[Start of Attachment]

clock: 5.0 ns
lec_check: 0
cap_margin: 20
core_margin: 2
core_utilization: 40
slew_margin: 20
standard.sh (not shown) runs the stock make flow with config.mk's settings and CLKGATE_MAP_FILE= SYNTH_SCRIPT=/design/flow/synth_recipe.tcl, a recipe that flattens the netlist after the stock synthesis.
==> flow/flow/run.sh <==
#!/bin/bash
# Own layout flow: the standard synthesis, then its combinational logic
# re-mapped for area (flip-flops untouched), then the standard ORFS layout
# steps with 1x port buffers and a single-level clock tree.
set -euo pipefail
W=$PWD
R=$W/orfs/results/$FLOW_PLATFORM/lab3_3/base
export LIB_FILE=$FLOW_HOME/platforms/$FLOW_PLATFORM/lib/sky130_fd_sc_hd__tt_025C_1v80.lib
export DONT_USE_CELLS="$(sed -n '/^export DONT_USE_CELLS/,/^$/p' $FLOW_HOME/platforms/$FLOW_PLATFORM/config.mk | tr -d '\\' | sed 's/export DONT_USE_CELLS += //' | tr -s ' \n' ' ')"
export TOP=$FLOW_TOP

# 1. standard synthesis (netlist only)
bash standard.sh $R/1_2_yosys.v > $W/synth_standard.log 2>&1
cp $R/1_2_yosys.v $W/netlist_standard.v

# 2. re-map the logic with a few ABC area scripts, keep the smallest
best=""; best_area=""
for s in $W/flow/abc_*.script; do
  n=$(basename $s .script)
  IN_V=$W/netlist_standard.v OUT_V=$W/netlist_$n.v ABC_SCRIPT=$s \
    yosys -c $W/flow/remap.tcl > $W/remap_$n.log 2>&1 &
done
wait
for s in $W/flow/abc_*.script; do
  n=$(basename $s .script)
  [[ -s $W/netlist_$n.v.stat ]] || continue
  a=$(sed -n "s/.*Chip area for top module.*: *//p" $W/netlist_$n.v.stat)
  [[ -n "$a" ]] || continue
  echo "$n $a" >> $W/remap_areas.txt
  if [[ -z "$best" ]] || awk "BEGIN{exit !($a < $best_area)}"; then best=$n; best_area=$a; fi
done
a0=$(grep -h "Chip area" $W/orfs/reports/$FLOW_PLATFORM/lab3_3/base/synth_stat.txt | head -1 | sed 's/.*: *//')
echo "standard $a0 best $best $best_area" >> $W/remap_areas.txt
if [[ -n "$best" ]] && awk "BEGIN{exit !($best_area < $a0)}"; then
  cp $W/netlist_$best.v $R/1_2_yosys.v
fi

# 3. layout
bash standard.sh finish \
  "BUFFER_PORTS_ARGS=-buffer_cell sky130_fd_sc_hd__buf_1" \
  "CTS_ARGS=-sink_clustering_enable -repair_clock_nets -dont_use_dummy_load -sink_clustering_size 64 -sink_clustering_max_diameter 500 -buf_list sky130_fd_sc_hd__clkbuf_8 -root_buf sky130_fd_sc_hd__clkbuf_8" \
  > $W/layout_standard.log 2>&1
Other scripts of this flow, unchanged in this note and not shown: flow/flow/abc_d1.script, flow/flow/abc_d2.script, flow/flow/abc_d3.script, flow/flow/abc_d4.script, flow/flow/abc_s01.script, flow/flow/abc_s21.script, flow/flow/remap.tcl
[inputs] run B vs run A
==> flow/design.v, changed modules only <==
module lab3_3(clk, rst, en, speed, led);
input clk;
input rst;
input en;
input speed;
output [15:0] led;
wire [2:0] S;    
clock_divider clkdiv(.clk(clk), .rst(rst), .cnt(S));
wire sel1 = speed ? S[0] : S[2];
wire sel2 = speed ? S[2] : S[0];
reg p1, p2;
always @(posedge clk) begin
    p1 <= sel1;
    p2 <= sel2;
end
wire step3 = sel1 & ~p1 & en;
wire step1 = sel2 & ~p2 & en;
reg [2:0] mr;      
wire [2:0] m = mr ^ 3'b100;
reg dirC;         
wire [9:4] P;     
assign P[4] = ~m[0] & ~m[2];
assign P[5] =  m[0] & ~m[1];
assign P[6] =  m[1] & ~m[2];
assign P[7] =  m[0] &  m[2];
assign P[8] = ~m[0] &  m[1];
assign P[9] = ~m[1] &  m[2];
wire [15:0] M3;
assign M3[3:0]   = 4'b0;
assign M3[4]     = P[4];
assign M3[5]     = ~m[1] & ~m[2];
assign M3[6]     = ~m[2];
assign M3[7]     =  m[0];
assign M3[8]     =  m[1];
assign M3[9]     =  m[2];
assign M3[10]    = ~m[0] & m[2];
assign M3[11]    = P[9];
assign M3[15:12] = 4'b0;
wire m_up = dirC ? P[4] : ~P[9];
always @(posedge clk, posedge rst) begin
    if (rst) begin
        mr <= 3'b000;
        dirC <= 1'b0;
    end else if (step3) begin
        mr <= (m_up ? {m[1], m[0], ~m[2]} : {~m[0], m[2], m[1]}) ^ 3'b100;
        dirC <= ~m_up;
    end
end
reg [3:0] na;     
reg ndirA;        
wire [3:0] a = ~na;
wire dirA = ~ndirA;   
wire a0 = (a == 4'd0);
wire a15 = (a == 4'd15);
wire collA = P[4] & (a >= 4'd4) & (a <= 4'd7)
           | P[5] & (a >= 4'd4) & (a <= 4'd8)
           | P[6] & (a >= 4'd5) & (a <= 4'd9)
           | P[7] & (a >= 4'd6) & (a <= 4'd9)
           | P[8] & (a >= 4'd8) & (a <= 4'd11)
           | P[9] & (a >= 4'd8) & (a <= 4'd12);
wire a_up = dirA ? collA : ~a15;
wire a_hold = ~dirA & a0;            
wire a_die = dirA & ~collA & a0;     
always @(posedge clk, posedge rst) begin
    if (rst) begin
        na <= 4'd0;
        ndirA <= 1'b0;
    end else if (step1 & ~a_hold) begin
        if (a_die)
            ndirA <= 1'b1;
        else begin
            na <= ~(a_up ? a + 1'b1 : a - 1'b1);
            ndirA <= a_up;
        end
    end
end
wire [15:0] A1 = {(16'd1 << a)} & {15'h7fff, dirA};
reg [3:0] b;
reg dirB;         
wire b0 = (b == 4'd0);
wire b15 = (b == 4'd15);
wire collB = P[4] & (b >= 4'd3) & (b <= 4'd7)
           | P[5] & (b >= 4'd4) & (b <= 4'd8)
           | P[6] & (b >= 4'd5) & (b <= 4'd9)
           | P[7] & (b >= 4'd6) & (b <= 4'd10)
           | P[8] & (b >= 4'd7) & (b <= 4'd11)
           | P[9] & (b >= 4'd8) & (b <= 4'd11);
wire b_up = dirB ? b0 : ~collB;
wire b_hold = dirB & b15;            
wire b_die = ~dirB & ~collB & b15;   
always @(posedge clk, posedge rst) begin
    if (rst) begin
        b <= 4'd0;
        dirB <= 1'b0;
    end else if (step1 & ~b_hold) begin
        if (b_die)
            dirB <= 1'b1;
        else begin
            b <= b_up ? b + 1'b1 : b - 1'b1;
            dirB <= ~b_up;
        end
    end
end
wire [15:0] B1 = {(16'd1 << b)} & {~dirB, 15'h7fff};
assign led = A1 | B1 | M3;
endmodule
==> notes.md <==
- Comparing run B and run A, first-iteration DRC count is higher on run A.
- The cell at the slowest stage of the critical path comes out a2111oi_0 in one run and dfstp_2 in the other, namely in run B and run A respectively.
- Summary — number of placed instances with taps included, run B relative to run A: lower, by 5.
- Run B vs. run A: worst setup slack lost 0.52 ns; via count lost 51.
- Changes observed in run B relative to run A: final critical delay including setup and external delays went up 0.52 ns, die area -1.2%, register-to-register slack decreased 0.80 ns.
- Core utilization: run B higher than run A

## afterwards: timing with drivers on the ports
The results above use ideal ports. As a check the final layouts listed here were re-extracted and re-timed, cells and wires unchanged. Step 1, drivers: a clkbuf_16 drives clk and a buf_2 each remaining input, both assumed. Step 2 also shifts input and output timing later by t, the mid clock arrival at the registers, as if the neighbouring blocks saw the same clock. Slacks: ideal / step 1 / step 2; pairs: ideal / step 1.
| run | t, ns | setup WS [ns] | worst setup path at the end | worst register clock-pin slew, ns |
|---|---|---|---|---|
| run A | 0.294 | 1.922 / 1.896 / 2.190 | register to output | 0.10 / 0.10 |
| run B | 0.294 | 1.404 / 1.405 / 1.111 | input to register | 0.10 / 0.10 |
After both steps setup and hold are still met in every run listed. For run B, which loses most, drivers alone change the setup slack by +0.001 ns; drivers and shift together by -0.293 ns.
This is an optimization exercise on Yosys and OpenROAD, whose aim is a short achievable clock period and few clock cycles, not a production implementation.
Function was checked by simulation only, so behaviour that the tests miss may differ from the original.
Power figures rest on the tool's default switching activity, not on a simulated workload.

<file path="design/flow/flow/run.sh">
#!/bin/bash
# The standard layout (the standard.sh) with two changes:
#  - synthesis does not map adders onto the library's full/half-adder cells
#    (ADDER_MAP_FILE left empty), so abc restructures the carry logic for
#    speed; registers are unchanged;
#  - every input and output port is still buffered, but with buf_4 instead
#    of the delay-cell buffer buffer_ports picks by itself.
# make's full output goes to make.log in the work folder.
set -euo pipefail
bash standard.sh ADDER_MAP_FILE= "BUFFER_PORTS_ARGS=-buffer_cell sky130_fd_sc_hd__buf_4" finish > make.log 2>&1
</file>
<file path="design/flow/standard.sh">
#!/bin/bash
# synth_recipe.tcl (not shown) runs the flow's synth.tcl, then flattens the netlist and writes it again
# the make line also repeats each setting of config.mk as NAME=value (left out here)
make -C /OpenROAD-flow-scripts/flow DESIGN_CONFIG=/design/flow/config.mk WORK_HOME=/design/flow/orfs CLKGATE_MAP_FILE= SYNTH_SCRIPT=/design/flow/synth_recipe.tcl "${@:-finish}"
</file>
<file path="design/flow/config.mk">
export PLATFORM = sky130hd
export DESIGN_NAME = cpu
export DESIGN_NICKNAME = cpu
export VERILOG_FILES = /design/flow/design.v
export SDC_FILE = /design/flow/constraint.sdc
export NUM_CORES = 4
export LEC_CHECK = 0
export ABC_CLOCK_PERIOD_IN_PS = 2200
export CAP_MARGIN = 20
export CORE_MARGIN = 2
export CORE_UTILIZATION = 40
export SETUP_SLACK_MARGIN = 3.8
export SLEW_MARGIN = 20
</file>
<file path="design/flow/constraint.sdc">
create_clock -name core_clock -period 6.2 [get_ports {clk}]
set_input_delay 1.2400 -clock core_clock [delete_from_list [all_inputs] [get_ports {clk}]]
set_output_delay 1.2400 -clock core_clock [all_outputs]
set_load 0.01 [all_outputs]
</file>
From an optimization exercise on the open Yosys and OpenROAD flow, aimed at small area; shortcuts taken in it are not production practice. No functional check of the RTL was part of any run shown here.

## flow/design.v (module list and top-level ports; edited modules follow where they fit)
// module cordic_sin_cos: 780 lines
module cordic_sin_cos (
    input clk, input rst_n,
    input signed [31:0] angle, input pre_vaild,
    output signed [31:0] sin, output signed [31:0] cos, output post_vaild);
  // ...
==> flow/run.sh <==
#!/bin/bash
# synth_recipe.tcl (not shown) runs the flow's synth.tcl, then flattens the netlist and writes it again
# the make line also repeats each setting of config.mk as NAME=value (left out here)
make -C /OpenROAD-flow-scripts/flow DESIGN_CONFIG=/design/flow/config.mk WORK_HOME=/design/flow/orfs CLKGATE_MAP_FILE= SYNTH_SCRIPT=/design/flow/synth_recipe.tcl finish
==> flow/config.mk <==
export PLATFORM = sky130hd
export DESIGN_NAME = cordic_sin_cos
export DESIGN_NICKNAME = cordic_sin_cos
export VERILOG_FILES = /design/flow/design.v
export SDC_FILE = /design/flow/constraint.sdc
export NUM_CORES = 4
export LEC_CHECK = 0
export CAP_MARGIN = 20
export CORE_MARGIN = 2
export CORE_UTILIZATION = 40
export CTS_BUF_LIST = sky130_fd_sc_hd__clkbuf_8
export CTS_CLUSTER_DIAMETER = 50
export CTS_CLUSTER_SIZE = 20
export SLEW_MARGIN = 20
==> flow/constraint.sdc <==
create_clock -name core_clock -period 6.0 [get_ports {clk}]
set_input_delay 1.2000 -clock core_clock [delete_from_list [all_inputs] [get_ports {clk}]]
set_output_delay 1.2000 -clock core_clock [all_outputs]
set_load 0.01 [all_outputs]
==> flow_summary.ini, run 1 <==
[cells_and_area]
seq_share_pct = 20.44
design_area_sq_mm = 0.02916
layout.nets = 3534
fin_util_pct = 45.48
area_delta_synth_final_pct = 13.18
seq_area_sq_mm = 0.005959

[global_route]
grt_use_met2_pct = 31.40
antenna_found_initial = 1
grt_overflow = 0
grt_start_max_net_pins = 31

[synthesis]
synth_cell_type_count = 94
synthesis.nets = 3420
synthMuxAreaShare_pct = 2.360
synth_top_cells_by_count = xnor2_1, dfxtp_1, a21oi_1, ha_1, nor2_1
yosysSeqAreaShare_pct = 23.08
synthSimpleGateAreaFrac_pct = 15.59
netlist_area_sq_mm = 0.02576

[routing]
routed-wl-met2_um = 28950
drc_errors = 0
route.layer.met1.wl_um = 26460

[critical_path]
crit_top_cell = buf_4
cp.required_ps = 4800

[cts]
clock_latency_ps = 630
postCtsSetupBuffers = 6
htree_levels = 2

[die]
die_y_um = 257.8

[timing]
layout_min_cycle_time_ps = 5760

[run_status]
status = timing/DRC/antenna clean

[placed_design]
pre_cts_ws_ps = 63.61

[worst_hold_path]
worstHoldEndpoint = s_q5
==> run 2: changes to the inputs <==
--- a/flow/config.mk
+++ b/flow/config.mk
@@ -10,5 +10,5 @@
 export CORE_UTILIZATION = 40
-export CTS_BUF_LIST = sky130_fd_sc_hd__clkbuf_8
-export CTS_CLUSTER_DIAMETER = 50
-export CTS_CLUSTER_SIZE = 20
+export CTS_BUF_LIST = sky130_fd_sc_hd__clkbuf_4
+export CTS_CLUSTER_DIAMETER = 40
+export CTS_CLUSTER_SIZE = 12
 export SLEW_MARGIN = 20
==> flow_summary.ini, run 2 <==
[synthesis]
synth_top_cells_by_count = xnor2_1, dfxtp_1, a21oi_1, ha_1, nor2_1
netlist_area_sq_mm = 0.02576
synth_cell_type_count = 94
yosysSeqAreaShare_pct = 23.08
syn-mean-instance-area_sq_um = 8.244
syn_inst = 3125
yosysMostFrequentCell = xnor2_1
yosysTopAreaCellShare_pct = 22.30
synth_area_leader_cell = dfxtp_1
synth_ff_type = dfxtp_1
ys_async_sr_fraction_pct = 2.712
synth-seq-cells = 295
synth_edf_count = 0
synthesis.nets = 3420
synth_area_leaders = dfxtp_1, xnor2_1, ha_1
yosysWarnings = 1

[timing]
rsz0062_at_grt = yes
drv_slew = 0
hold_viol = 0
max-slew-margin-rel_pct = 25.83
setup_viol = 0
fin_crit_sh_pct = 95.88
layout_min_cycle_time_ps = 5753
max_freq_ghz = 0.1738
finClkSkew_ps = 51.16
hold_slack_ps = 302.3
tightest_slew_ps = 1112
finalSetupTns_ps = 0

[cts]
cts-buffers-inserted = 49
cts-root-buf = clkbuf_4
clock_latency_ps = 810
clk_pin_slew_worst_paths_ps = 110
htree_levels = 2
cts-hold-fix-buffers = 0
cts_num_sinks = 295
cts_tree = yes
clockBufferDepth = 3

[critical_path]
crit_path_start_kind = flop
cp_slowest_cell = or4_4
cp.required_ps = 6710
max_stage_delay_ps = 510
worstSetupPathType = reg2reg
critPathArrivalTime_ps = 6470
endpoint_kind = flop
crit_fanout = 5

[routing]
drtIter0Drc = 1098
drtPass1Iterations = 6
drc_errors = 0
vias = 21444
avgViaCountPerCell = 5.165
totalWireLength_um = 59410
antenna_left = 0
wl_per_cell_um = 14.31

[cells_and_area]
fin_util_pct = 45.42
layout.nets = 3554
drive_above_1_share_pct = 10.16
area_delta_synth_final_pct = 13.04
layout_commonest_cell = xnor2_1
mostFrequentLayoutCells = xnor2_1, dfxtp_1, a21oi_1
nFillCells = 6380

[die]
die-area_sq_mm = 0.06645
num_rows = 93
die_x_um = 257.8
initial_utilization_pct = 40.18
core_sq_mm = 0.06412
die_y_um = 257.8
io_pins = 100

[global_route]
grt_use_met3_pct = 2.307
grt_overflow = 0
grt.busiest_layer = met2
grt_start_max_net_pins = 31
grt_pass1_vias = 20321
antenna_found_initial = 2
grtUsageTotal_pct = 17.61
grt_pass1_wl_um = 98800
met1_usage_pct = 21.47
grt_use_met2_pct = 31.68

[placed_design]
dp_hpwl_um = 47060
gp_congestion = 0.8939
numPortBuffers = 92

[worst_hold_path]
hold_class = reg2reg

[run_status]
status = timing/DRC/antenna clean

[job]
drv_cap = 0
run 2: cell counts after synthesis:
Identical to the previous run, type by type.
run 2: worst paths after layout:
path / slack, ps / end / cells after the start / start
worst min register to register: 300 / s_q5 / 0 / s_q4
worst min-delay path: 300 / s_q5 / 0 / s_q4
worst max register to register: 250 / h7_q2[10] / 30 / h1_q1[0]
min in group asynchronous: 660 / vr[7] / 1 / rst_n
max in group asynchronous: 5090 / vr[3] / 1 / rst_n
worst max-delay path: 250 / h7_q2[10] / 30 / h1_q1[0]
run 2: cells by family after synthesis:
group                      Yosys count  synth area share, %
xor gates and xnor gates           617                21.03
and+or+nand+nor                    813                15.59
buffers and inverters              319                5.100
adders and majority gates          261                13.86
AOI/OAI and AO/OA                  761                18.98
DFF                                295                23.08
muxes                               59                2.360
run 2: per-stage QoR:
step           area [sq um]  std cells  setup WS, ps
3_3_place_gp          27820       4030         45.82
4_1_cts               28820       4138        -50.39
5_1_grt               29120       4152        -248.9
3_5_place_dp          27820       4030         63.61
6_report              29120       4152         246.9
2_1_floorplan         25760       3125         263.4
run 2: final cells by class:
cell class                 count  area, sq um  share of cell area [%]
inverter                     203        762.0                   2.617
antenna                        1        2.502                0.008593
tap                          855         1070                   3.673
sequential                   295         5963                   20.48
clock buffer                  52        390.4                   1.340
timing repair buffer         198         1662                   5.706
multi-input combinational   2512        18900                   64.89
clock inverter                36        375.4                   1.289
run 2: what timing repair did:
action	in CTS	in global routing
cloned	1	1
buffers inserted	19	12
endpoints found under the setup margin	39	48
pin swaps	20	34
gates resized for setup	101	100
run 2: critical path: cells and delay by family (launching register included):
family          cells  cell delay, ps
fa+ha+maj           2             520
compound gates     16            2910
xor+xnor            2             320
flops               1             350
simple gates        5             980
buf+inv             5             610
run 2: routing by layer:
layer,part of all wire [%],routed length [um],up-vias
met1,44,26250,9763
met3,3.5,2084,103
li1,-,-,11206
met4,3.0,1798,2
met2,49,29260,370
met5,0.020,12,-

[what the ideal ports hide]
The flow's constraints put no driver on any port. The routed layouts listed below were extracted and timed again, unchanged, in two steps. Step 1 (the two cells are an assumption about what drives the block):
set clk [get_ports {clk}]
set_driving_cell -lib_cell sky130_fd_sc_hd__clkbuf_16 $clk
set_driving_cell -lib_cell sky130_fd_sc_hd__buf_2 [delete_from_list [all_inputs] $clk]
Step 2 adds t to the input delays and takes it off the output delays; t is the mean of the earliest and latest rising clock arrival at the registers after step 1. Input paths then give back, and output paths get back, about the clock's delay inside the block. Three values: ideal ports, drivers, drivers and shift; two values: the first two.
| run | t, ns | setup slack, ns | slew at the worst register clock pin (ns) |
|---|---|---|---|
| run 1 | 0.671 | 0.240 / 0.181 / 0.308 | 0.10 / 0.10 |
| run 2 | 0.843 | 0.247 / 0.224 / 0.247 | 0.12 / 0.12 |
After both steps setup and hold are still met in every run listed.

[End of Attachment]
[Start of Attachment]

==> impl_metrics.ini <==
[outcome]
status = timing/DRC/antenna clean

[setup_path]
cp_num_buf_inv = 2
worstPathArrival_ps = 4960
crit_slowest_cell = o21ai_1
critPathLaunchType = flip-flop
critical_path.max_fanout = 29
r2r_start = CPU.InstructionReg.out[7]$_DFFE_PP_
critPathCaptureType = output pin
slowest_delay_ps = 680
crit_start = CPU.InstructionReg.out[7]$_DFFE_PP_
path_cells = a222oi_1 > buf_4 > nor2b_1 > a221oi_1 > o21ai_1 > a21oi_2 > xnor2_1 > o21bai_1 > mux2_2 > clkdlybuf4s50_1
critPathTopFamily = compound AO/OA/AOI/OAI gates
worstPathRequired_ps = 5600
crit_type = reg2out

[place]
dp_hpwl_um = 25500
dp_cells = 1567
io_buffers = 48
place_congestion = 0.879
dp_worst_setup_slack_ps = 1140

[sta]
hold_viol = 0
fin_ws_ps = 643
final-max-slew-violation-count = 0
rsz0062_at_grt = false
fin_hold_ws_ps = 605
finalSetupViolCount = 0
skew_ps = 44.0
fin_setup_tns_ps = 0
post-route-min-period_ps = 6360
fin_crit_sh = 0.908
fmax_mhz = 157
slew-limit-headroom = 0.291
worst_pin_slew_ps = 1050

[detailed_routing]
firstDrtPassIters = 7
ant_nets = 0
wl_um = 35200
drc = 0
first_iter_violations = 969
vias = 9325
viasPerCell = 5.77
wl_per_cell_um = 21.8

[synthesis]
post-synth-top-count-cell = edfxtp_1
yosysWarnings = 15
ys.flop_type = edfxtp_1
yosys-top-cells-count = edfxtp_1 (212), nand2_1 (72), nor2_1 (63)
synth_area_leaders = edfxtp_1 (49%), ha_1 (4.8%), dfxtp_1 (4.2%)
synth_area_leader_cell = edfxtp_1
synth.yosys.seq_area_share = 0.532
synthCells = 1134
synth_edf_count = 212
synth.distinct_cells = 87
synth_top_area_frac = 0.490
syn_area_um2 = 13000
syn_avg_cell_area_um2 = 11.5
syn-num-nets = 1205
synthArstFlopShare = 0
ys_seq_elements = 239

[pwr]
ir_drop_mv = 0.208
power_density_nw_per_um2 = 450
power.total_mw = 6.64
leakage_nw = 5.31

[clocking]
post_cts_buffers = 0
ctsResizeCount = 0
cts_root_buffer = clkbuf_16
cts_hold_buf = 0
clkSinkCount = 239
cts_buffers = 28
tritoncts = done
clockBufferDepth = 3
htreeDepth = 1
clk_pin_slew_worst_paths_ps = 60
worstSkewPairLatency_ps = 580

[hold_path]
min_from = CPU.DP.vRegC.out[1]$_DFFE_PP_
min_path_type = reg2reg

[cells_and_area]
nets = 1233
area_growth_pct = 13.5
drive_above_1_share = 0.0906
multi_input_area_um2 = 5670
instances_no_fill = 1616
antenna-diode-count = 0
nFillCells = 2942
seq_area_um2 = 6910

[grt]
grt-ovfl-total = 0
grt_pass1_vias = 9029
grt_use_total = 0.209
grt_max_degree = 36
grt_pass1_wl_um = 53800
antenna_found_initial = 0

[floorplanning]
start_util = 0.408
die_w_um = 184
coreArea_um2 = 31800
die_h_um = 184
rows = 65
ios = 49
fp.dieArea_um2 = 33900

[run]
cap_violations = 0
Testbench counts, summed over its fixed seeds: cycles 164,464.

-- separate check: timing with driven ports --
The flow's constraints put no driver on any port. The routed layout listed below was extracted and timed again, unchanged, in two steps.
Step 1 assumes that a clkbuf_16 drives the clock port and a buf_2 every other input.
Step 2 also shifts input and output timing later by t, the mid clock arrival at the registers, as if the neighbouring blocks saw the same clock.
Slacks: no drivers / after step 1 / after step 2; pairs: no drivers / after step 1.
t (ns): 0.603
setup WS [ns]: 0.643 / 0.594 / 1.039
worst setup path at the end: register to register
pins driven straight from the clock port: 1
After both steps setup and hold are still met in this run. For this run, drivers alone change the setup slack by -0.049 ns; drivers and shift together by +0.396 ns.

[End of Attachment]

What needs to be done - Count every line of the listing that includes the word "exit", then give that count and no other words.

Result below - 2